STORED DATA Start Marker
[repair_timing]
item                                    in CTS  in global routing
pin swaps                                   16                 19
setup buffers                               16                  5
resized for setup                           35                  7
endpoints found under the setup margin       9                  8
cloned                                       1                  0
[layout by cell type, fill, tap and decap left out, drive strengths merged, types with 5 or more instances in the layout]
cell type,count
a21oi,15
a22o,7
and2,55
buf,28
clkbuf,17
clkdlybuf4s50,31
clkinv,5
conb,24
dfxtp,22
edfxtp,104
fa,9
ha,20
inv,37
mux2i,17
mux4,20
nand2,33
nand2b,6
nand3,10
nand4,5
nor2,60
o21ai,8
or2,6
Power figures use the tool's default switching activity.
--- src/rtl/la_pkg.sv ---
// Shared definitions for the logic-analyser capture controller:
// capture FSM state encoding and default buffer/count widths.
package la_pkg;

    localparam int LA_ADDR_W = 5;
    localparam int LA_CNT_W  = 5;

    typedef enum logic [1:0] {
        LA_IDLE  = 2'd0,
        LA_ARMED = 2'd1,
        LA_POST  = 2'd2,
        LA_DONE  = 2'd3
    } la_state_t;

endpackage

--- src/rtl/la_addr_ctr.sv ---
// Sample buffer write-address counter: ADDR_W-bit wrap counter with a
// synchronous clear (priority over increment) and a wrap pulse that is high
// in the cycle whose increment rolls the address from all-ones back to zero.
module la_addr_ctr
    import la_pkg::*;
#(
    parameter int ADDR_W = LA_ADDR_W
) (
    input  logic              CLK,
    input  logic              RST_N,
    input  logic              clr,
    input  logic              inc,
    output logic [ADDR_W-1:0] addr,
    output logic              wrap
);

    // A clear in the same cycle suppresses the wrap, since the address is forced to 0.
    assign wrap = inc & ~clr & (addr == {ADDR_W{1'b1}});

    // Address register: clear wins over increment.
    always_ff @(posedge CLK or negedge RST_N) begin
        if (!RST_N) begin
            addr <= '0;
        end else if (clr) begin
            addr <= '0;
        end else if (inc) begin
            addr <= addr + ADDR_W'(1);
        end
    end

endmodule
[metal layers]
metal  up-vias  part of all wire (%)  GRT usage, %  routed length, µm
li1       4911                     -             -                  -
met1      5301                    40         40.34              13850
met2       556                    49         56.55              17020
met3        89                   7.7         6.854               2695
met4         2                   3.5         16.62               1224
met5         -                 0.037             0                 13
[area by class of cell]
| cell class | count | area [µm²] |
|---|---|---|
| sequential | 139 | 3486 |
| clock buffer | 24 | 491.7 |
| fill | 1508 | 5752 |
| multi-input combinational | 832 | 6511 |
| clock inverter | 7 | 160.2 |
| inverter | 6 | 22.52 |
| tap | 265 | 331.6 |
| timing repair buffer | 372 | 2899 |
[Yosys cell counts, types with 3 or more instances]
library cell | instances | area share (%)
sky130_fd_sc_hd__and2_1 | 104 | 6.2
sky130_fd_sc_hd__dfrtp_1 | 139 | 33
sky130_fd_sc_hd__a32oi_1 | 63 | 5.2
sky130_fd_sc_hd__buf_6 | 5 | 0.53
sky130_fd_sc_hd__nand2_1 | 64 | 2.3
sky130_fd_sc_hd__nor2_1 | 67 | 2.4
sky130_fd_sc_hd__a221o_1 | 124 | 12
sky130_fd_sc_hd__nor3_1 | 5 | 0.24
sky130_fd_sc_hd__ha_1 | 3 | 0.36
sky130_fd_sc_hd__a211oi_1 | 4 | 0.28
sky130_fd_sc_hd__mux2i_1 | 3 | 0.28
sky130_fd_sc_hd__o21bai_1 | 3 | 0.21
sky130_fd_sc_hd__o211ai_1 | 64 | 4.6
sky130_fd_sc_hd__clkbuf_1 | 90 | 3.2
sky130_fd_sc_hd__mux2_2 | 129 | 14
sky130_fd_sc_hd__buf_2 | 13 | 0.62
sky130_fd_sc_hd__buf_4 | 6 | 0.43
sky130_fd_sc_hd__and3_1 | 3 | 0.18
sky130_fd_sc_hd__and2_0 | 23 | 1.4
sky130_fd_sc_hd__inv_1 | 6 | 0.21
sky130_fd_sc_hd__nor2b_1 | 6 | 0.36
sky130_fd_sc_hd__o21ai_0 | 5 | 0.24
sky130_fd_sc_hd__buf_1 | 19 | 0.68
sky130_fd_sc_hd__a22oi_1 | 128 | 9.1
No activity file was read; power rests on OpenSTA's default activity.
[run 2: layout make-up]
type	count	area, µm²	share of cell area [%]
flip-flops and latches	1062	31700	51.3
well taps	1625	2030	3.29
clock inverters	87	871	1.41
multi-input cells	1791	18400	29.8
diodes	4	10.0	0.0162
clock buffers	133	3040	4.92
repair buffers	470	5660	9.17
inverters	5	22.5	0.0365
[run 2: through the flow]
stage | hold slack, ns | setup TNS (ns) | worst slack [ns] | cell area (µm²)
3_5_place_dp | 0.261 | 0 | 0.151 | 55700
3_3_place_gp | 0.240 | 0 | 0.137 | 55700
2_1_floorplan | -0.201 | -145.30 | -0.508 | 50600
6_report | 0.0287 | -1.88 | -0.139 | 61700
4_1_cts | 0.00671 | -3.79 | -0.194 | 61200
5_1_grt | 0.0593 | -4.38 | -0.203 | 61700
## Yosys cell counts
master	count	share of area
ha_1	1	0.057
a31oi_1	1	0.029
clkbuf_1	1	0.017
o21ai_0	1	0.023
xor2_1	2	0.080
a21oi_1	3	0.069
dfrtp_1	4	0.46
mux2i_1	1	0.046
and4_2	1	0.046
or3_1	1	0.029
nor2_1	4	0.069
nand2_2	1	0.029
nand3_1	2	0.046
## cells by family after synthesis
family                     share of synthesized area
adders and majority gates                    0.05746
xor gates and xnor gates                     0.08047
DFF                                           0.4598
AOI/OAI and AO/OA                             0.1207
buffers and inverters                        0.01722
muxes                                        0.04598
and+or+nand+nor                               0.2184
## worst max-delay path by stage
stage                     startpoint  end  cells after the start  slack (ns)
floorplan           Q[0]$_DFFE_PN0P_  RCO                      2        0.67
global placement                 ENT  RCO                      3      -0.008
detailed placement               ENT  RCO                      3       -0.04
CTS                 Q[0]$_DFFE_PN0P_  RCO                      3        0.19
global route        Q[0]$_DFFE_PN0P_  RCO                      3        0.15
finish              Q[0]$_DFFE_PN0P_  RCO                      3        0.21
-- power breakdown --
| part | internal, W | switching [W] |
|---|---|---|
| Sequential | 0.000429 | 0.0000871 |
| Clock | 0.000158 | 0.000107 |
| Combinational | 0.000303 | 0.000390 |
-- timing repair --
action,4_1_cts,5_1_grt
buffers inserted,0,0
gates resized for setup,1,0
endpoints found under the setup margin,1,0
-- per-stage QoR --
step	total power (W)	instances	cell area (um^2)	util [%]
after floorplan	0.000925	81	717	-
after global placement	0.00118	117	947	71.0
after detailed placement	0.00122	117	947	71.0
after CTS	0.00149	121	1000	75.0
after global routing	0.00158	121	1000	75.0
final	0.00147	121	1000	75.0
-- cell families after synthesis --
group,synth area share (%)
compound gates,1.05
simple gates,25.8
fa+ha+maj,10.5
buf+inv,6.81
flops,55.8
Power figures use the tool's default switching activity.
### src/rtl/alu_sequencer.sv
// Command front-end for a registered ALU: queues opcode/operand commands, issues them one
// at a time, captures the ALU result and returns it over a valid/ready response port.
module alu_sequencer #(
  parameter int unsigned DATA_WIDTH = 8,
  parameter int unsigned DEPTH      = 4
) (
  input  logic                  clk,
  input  logic                  rst_n,
  input  logic                  cmd_valid,
  output logic                  cmd_ready,
  input  logic [3:0]            cmd_opcode,
  input  logic [DATA_WIDTH-1:0] cmd_a,
  input  logic [DATA_WIDTH-1:0] cmd_b,
  output logic [DATA_WIDTH-1:0] alu_operand_a,
  output logic [DATA_WIDTH-1:0] alu_operand_b,
  output logic [3:0]            alu_opcode,
  input  logic [DATA_WIDTH-1:0] alu_result,
  output logic                  rsp_valid,
  input  logic                  rsp_ready,
  output logic [DATA_WIDTH-1:0] rsp_result,
  output logic                  rsp_err,
  output logic                  busy
);

  localparam int unsigned AW = $clog2(DEPTH);
  localparam int unsigned EW = 4 + 2 * DATA_WIDTH;

  typedef enum logic [1:0] {StIdle, StIssue, StCapture, StResp} state_e;

  state_e                state_q, state_d;
  logic [EW-1:0]         mem_q [DEPTH];
  logic [AW:0]           wr_ptr_q, wr_ptr_d, rd_ptr_q, rd_ptr_d;
  logic                  empty, full, push, pop;
  logic [EW-1:0]         head;
  logic [3:0]            head_op;
  logic [DATA_WIDTH-1:0] head_a, head_b;
  logic                  head_legal;

  logic [DATA_WIDTH-1:0] alu_a_q, alu_a_d, alu_b_q, alu_b_d;
  logic [3:0]            alu_op_q, alu_op_d;
  logic                  rsp_valid_q, rsp_valid_d, rsp_err_q, rsp_err_d;
  logic [DATA_WIDTH-1:0] rsp_result_q, rsp_result_d;

  // Pointers carry one extra wrap bit to tell full from empty.
  assign empty      = (wr_ptr_q == rd_ptr_q);
  assign full       = (wr_ptr_q[AW] != rd_ptr_q[AW]) &&
                      (wr_ptr_q[AW-1:0] == rd_ptr_q[AW-1:0]);
  assign cmd_ready  = !full;
  assign push       = cmd_valid && !full;

  assign head       = mem_q[rd_ptr_q[AW-1:0]];
  assign head_op    = head[EW-1 -: 4];
  assign head_a     = head[2*DATA_WIDTH-1 -: DATA_WIDTH];
  assign head_b     = head[DATA_WIDTH-1:0];
  assign head_legal = (head_op[3:1] == 3'b000);

  always_ff @(posedge clk) begin
    if (push) begin
      mem_q[wr_ptr_q[AW-1:0]] <= {cmd_opcode, cmd_a, cmd_b};
    end
  end

  always_comb begin
    state_d      = state_q;
    alu_a_d      = alu_a_q;
    alu_b_d      = alu_b_q;
    alu_op_d     = alu_op_q;
    rsp_valid_d  = rsp_valid_q;
    rsp_err_d    = rsp_err_q;
    rsp_result_d = rsp_result_q;
    pop          = 1'b0;
    unique case (state_q)
      StIdle: begin
        if (!empty) begin
          pop = 1'b1;
          if (head_legal) begin
            alu_op_d = head_op;
            alu_a_d  = head_a;
            alu_b_d  = head_b;
            state_d  = StIssue;
          end else begin
            // Illegal commands bypass the ALU so it never sees an undefined opcode.
            rsp_result_d = '0;
            rsp_err_d    = 1'b1;
            rsp_valid_d  = 1'b1;
            state_d      = StResp;
          end
        end
      end
      StIssue: state_d = StCapture;
      StCapture: begin
        rsp_result_d = alu_result;
        rsp_err_d    = 1'b0;
        rsp_valid_d  = 1'b1;
        state_d      = StResp;
      end
      StResp: begin
        if (rsp_ready) begin
          rsp_valid_d = 1'b0;
          state_d     = StIdle;
        end
      end
      default: state_d = StIdle;
    endcase
  end

  always_comb begin
    wr_ptr_d = wr_ptr_q;
    rd_ptr_d = rd_ptr_q;
    if (push) wr_ptr_d = wr_ptr_q + (AW+1)'(1);
    if (pop)  rd_ptr_d = rd_ptr_q + (AW+1)'(1);
  end

  always_ff @(posedge clk or negedge rst_n) begin
    if (!rst_n) begin
      state_q      <= StIdle;
      wr_ptr_q     <= '0;
      rd_ptr_q     <= '0;
      alu_a_q      <= '0;
      alu_b_q      <= '0;
      alu_op_q     <= '0;
      rsp_valid_q  <= 1'b0;
      rsp_err_q    <= 1'b0;
      rsp_result_q <= '0;
    end else begin
      state_q      <= state_d;
      wr_ptr_q     <= wr_ptr_d;
      rd_ptr_q     <= rd_ptr_d;
      alu_a_q      <= alu_a_d;
      alu_b_q      <= alu_b_d;
      alu_op_q     <= alu_op_d;
      rsp_valid_q  <= rsp_valid_d;
      rsp_err_q    <= rsp_err_d;
      rsp_result_q <= rsp_result_d;
    end
  end

  assign alu_operand_a = alu_a_q;
  assign alu_operand_b = alu_b_q;
  assign alu_opcode    = alu_op_q;
  assign rsp_valid     = rsp_valid_q;
  assign rsp_err       = rsp_err_q;
  assign rsp_result    = rsp_result_q;
  assign busy          = (state_q != StIdle) || !empty;

endmodule

### config.mk
export PLATFORM = sky130hd
export DESIGN_NAME = alu_sequencer
export DESIGN_NICKNAME = d
export VERILOG_FILES = /design/src/rtl/alu_sequencer.sv
export SDC_FILE = /design/constraint.sdc
export NUM_CORES = 1
export LEC_CHECK = 0
export CORE_MARGIN = 5
export CORE_UTILIZATION = 50
export CTS_CLUSTER_SIZE = 14
export DETAILED_ROUTE_END_ITERATION = 6
export GPL_ROUTABILITY_DRIVEN = 0
export PLACE_DENSITY = 0.74
export REMOVE_ABC_BUFFERS = 1
export SYNTH_ARGS = -nofsm -noshare
export SYNTH_HDL_FRONTEND = slang
export SYNTH_SLANG_ARGS = --single-unit
### constraint.sdc
create_clock -name clk -period 2.5 [get_ports clk]
set_clock_uncertainty 0.1 [all_clocks]
set_input_delay 0.625 -clock clk [delete_from_list [all_inputs] [get_ports clk]]
set_output_delay 0.625 -clock clk [all_outputs]
set_load 0.005 [all_outputs]
==> impl_metrics.py, run 1 <==
metrics = {
    "setup_path": {
        "crit_path_max_fanout": 3,
        "crit_required_ns": 1.77,
        "path_cells": "xor2_2 > nor2_2 > nand2_1 > dlygate4sd2_1",
        "slowest_stage": "dfrtp_2",
        "crit_arrival_ns": 1.62,
        "crit_type": "reg -> out",
        "cp-start-kind": "flop",
        "cpPeakStageDelay_ns": 0.43,
        "cp-end-kind": "primary output",
    },
    "power": {
        "p_int_uw": 5810,
        "p_sw_uw": 2390,
        "powerDensity_mw_per_mm2": 1320,
        "p_leak_uw": 0.00232,
        "seq_power_share_pct": 36.4,
        "p_comb_share_pct": 34.5,
        "swShare_pct": 29.2,
        "pwr-share-clk_pct": 29.2,
        "ir_drop_v": 0.000810,
    },
    "logic_synthesis": {
        "ys_ff_latch": 118,
        "synthTopCellsByArea": "edfxtp_1 52%, dfrtp_1 20%, mux4_2 8.2%",
        "ys_warn_count": 0,
        "synth_top_cell_by_area": "edfxtp_1",
        "async_flop_share_pct": 32.2,
        "synth_cell_types": 39,
        "ys.flop_type": "edfxtp_1",
        "syn_area_mm2": 0.00466,
        "synth_edf_count": 80,
        "synth_cells": 243,
        "synth.top_cell.area_share_pct": 51.5,
        "synth.most_common_cell": "edfxtp_1",
        "syn_avg_cell_area_um2": 19.2,
        "synth_seq_area_share_pct": 71.9,
        "yosys-top-cells-count": "80 x edfxtp_1, 38 x dfrtp_1, 19 x mux2_2",
    },
    "sta": {
        "timing.final.crit_share_pct": 93.6,
        "setup_violations": 0,
        "fin_crit_ns": 2.34,
        "rsz0062_at_grt": "no",
        "finalHoldViolations": 0,
        "slew_violations": 0,
        "slew_headroom_pct": 65.2,
        "fmax_ghz": 0.427,
        "worstMarginPinSlew_ns": 0.514,
    },
    "route": {
        "vias": 2482,
        "via_per_inst": 5.35,
        "drtIter0Drc": 142,
        "drtAntennaViolNets": 0,
        "routedWlPerCell_um": 18.6,
        "firstDrtPassIters": 4,
        "drc_errors": 0,
        "routed_wirelength_mm": 8.65,
    },
    "clock_tree": {
        "cts_root_buf": "clkbuf_8",
        "cts_tree": "done",
        "clockBufferDepth": 2,
        "clk_pin_slew_ns": 0.06,
        "ctsHtreeMaxLevel": 4,
        "clk_latency_ns": 0.50,
        "cts.sinks": 118,
        "numCtsBuffers": 17,
    },
    "cells_and_area": {
        "layout-drive-gt1-share_pct": 30.3,
        "n_fill_cell": 609,
        "final_area_mm2": 0.00621,
        "register_area_mm2": 0.00336,
        "multiInputGateArea_mm2": 0.00126,
        "synthToLayoutAreaGrowth_pct": 33.2,
        "stdcell_count": 464,
        "n_antenna_cell": 0,
        "fin_nets": 381,
    },
    "global_routing": {
        "overflow": 0,
        "antenna_found_initial": 0,
        "grt_pass1_wl_mm": 14.1,
        "grt_start_max_net_pins": 22,
        "first_global_vias": 2674,
        "grt_use_total_pct": 16.8,
    },
    "floorplan": {
        "dieArea_mm2": 0.0114,
        "fp.dieW_um": 107,
        "ios": 64,
        "num_rows": 35,
        "coreArea_mm2": 0.00915,
        "start_util_pct": 50.9,
        "die_y_um": 107,
    },
    "placed_design": {
        "dp_hpwl_mm": 5.60,
        "dp_cells": 425,
        "port_buffers": 63,
        "placement.cell_area_mm2": 0.00553,
    },
    "job": {
        "drv_cap": 0,
    },
    "hold_path": {
        "min_path_type": "reg -> reg",
    },
    "status": {
        "status": "finished, final reports clean",
    },
}
-- layer usage --
metal	part of all wire (%)	global-route usage [%]	routed length (µm)
met1	42	20.9	3600
met2	53	28.2	4620
met3	3.7	4.74	323
met4	1.3	6.30	110
met5	0	0	0
-- placed cells by master, fill, tap and decap left out, types with 4 or more instances in the layout --
cell type and n:
inv_1 6, clkdlybuf4s50_1 60, clkbuf_16 16, nand2_1 5
a221o_1 4, nor2_1 7, inv_6 4, buf_4 19
a32o_1 4, and2_1 4, dfrtp_1 36, mux2i_1 4
mux2_2 19, edfxtp_1 80, mux4_2 17, ha_1 9
-- worst max-delay path: cells and delay by family, from the launching register on --
kind	cells	cell delay, ns
AND/OR/NAND/NOR	2	0.20
flip-flops	1	0.43
buffers and inverters	1	0.27
XOR/XNOR	1	0.21
## config.mk

```make
export PLATFORM = sky130hd
export DESIGN_NAME = proc_io_port
export DESIGN_NICKNAME = d
export VERILOG_FILES = /design/src/rtl/proc_io_pkg.sv /design/src/rtl/proc_io_fifo.sv /design/src/rtl/proc_io_port.sv
export SDC_FILE = /design/constraint.sdc
export NUM_CORES = 1
export LEC_CHECK = 0
export ABC_CLOCK_PERIOD_IN_PS = 12670
export BUFFER_PORTS_ARGS = -buffer_cell sky130_fd_sc_hd__buf_2
export CORE_ASPECT_RATIO = 1.25
export CORE_UTILIZATION = 40
export DETAILED_ROUTE_END_ITERATION = 10
export HOLD_SLACK_MARGIN = 0.1
export PLACE_DENSITY = 0.59
export SYNTH_ARGS = -nofsm -noshare
export SYNTH_HDL_FRONTEND = slang
export SYNTH_SLANG_ARGS = --single-unit
```

## constraint.sdc

```tcl
create_clock -name clk -period 12.67 [get_ports clk]
set_input_delay 0.6335 -clock clk [delete_from_list [all_inputs] [get_ports clk]]
set_output_delay 0.6335 -clock clk [all_outputs]
set_load 0.01 [all_outputs]
```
STORED DATA End Marker
Scan the lines above for the word "resized". Return each one that has it.

resized for setup                           35                  7
gates resized for setup,1,0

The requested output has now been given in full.